Aim of the task: Say how many lines of the listing below hold the word "each". Give only that number.

Records for processing:
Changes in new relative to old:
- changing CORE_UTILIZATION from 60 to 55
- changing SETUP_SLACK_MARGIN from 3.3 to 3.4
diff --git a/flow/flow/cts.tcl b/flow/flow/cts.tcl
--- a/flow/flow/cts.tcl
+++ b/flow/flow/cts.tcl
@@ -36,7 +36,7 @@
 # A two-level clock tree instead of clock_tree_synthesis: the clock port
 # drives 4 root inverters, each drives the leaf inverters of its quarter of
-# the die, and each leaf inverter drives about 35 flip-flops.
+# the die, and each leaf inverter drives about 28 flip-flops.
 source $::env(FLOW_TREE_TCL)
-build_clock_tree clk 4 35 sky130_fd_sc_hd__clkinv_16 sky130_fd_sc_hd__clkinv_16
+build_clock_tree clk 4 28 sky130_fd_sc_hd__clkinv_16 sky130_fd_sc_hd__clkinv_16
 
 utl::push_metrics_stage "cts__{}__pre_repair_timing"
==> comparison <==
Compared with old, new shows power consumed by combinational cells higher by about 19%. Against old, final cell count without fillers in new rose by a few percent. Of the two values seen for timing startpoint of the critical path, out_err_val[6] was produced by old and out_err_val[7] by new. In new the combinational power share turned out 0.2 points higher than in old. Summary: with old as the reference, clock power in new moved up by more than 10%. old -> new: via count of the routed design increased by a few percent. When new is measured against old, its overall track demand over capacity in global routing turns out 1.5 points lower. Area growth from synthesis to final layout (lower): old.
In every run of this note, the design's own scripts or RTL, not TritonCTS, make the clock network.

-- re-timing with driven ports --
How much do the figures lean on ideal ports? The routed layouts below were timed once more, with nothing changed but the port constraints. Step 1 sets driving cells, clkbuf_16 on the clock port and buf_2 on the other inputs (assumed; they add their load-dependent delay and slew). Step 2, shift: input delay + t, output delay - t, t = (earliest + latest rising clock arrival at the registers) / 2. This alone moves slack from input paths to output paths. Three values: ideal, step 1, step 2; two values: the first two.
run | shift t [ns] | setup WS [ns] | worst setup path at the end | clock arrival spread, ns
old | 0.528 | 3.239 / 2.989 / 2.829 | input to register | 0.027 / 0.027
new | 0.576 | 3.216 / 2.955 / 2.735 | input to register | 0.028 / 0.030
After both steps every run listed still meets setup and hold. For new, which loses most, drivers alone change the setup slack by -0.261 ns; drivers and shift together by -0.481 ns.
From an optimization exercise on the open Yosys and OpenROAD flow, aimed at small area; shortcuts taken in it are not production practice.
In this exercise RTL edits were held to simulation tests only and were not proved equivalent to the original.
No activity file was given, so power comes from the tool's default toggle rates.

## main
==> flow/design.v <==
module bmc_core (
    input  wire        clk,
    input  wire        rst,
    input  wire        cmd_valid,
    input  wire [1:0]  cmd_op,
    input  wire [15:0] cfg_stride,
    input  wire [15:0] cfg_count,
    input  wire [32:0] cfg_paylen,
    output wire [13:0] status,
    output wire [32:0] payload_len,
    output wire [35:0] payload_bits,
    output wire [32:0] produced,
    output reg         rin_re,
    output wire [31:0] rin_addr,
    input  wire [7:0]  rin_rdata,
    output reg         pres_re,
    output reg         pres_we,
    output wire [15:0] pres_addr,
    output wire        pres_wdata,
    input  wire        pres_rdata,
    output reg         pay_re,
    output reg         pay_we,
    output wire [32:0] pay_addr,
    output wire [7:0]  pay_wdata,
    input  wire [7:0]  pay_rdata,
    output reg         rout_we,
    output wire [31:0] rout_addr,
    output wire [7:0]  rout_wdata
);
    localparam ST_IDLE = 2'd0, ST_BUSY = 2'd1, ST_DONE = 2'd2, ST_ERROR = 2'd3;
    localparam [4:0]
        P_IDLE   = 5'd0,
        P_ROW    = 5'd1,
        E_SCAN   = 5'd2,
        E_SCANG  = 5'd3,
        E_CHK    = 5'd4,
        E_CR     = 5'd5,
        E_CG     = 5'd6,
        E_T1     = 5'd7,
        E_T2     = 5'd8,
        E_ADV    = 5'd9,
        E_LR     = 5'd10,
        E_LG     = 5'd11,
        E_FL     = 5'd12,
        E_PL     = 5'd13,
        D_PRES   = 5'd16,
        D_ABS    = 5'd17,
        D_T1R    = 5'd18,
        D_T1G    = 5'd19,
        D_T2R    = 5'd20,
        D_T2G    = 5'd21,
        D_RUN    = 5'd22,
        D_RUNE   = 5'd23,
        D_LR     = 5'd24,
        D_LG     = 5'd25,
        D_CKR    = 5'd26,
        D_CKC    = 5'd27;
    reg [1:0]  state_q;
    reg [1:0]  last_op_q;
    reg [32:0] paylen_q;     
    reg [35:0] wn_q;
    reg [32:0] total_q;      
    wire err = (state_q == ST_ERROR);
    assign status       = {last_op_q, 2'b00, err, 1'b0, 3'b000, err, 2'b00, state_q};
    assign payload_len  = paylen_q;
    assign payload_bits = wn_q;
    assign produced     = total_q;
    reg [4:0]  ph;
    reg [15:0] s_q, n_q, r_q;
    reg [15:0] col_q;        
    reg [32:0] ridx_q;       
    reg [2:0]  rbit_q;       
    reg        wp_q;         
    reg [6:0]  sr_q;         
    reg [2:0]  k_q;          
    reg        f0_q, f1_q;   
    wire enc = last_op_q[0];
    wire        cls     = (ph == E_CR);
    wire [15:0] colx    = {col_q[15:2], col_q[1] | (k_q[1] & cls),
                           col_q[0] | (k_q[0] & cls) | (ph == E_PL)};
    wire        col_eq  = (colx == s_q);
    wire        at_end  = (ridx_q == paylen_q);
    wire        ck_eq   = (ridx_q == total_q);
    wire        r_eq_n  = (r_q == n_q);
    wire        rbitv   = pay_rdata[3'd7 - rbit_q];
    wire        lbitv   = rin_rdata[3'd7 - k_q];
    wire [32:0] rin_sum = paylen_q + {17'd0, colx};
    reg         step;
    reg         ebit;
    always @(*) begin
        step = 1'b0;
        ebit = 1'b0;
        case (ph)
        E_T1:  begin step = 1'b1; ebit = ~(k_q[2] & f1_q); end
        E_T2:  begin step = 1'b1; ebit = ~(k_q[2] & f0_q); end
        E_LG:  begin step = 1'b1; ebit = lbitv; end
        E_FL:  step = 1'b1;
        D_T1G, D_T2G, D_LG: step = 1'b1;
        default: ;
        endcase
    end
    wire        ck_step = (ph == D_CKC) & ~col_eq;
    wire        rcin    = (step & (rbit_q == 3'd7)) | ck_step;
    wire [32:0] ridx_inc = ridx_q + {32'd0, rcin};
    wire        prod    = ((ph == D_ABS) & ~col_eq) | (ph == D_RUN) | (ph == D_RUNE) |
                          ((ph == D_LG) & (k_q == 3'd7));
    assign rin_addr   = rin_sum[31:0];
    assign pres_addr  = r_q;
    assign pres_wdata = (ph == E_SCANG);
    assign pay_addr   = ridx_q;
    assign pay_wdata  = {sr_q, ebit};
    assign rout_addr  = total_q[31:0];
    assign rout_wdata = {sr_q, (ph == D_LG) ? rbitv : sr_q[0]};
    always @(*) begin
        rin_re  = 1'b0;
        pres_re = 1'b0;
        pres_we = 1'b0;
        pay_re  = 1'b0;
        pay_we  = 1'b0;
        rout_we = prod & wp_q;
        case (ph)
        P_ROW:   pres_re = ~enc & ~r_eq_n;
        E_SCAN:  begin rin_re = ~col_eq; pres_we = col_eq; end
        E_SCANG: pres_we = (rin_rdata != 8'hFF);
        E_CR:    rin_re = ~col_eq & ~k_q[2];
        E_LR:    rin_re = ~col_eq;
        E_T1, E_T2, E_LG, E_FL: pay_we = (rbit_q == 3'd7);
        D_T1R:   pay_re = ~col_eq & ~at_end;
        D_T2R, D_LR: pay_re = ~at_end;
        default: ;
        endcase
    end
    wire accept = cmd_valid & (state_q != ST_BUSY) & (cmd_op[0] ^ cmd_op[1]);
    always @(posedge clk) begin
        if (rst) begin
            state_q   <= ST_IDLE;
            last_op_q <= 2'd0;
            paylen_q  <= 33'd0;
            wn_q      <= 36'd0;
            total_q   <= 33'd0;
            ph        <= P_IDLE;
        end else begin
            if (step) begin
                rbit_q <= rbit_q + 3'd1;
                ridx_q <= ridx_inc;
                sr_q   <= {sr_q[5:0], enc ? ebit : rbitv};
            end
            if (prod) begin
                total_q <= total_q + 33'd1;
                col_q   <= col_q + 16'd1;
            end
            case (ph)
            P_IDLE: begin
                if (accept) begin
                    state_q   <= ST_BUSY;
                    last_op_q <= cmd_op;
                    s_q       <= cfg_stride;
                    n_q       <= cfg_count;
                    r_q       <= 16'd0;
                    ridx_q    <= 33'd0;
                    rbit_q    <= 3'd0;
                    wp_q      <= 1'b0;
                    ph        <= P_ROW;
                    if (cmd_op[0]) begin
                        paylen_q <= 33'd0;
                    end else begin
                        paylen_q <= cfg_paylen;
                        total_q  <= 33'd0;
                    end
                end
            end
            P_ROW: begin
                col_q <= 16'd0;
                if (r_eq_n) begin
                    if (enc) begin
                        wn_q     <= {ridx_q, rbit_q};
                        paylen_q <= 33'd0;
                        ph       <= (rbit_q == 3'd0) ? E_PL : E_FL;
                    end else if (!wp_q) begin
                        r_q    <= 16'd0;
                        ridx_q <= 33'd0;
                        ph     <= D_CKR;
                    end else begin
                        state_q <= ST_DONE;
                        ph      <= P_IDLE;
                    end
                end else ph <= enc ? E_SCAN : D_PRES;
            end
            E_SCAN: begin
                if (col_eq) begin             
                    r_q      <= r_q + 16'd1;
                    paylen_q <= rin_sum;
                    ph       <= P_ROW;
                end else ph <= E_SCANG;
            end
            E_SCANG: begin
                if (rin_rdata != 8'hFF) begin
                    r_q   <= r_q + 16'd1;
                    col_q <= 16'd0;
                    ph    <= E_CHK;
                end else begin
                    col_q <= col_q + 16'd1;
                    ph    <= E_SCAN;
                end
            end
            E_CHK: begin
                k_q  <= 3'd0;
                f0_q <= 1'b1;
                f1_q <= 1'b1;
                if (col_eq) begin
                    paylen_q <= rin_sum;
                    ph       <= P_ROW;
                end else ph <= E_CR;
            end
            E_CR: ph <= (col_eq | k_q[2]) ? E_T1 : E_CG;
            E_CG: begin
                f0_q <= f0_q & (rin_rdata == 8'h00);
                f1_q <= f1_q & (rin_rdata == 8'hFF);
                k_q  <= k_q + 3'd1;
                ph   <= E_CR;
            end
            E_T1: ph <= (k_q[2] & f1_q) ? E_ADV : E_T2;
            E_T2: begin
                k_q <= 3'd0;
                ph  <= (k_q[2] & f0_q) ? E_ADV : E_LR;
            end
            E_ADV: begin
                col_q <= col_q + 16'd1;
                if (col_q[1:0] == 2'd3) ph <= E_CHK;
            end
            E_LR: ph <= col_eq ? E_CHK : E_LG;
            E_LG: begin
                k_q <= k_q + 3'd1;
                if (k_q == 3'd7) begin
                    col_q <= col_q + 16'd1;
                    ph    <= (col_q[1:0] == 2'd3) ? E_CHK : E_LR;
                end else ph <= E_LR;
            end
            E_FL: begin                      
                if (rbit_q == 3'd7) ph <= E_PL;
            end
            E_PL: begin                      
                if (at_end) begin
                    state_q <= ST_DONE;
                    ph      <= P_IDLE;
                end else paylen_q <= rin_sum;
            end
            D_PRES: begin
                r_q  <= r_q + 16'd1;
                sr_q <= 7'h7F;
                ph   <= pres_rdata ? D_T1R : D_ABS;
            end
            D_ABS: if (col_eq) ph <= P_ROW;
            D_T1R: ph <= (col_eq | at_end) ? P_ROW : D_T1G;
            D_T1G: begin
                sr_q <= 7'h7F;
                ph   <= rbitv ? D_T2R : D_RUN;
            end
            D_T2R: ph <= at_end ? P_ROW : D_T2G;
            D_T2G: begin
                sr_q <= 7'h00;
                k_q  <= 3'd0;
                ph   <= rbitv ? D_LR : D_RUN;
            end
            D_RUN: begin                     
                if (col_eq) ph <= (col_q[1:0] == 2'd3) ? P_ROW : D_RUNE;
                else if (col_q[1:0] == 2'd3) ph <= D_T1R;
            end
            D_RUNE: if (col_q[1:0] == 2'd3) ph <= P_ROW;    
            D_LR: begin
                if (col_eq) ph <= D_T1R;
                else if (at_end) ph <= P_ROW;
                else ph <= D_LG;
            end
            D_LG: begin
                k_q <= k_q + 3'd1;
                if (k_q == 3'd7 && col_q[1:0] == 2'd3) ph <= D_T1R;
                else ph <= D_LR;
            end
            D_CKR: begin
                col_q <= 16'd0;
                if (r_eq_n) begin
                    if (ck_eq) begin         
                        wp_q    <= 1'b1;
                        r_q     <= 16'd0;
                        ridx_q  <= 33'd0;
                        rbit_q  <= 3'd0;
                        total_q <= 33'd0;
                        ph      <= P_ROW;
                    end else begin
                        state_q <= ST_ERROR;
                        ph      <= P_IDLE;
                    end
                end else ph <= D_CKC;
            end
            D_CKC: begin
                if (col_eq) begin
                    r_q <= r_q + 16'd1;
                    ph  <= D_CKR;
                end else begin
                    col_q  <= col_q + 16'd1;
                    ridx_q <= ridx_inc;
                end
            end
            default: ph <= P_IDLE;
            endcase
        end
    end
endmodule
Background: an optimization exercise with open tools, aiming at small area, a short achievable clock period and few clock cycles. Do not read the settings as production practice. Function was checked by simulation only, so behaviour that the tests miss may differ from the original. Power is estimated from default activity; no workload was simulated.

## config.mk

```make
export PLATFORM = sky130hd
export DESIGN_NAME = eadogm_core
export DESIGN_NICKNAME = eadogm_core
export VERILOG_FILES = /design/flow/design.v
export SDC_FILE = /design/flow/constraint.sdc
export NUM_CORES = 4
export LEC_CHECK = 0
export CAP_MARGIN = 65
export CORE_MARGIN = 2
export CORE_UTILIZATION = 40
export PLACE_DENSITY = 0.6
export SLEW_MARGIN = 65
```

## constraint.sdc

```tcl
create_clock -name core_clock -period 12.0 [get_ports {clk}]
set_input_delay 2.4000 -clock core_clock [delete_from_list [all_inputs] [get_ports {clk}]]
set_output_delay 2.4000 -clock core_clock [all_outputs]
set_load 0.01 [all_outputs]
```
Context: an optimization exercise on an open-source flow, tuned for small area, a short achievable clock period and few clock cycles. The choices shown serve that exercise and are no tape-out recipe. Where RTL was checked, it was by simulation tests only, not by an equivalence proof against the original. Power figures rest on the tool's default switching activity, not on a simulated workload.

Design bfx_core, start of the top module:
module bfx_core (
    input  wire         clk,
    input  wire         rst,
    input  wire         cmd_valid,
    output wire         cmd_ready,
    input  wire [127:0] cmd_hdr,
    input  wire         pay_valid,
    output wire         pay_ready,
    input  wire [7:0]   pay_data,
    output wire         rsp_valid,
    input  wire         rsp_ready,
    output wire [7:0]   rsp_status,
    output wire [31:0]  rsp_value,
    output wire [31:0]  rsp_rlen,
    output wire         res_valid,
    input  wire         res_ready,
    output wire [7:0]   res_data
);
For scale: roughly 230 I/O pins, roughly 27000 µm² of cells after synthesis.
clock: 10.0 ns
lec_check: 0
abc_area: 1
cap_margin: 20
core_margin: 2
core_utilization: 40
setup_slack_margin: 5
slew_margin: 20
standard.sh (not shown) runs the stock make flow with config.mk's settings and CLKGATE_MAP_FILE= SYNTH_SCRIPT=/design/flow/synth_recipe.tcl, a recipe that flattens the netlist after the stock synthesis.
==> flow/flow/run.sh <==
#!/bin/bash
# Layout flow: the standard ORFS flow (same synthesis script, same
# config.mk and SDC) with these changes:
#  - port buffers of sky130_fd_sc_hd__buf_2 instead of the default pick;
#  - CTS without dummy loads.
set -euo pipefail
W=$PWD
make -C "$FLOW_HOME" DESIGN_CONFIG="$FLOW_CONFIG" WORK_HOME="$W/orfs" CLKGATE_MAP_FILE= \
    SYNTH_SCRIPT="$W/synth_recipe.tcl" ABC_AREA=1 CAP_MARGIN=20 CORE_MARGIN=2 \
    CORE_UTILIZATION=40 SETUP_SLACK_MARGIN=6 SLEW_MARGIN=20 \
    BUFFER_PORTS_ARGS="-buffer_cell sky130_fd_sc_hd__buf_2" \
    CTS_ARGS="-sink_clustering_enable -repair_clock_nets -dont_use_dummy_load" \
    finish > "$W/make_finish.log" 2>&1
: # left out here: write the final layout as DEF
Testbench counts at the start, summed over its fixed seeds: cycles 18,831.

==

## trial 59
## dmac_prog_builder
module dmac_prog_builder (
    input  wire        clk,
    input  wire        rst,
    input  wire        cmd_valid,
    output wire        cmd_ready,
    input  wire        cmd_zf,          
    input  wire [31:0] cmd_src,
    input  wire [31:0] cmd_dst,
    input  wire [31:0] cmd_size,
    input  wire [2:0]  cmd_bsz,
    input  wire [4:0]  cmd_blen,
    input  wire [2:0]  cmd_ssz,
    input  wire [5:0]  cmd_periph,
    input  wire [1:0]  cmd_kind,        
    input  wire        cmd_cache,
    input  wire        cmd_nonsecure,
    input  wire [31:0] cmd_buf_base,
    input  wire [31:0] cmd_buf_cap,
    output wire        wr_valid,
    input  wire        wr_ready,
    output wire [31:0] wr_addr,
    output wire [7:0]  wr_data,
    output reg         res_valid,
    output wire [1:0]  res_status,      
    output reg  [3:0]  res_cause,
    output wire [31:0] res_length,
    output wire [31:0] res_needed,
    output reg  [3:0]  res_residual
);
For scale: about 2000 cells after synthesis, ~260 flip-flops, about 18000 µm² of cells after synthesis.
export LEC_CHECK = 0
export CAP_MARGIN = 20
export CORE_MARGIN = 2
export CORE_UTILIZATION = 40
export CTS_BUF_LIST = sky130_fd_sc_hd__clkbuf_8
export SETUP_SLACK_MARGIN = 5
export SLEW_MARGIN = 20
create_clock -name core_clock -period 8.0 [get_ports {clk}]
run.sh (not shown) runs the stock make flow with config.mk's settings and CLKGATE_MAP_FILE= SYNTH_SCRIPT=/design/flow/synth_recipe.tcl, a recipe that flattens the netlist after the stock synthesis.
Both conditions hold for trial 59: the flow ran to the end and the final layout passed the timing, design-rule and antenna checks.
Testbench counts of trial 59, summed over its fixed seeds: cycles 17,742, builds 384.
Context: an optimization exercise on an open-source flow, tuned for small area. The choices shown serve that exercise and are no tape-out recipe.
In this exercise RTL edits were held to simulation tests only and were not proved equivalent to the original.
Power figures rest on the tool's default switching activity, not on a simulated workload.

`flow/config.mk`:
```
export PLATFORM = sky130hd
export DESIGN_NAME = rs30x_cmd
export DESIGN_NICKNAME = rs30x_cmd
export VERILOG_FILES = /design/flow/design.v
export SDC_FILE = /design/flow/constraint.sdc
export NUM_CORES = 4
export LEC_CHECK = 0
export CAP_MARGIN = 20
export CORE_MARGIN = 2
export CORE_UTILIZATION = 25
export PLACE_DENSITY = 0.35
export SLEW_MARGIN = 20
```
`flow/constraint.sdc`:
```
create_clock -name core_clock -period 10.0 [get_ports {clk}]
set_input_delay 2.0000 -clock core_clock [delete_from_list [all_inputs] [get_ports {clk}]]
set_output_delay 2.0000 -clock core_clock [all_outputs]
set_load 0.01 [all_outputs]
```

---

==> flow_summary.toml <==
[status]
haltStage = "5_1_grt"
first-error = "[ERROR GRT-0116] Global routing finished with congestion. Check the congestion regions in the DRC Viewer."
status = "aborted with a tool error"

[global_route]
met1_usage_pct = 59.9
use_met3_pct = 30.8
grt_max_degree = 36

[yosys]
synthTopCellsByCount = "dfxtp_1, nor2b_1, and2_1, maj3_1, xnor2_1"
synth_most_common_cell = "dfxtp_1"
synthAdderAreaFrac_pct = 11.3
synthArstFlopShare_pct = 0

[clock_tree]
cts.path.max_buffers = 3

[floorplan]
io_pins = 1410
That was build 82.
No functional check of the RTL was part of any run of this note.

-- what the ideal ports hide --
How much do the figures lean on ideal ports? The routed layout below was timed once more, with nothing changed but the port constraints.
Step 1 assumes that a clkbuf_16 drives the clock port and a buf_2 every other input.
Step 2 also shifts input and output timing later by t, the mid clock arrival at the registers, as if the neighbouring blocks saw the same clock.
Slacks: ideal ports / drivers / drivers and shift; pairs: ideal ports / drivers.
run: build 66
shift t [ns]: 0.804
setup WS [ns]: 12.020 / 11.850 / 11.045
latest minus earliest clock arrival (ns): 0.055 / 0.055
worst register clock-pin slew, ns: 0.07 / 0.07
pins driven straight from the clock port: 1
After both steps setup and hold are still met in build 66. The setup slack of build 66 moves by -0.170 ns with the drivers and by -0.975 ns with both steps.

Answer space: 3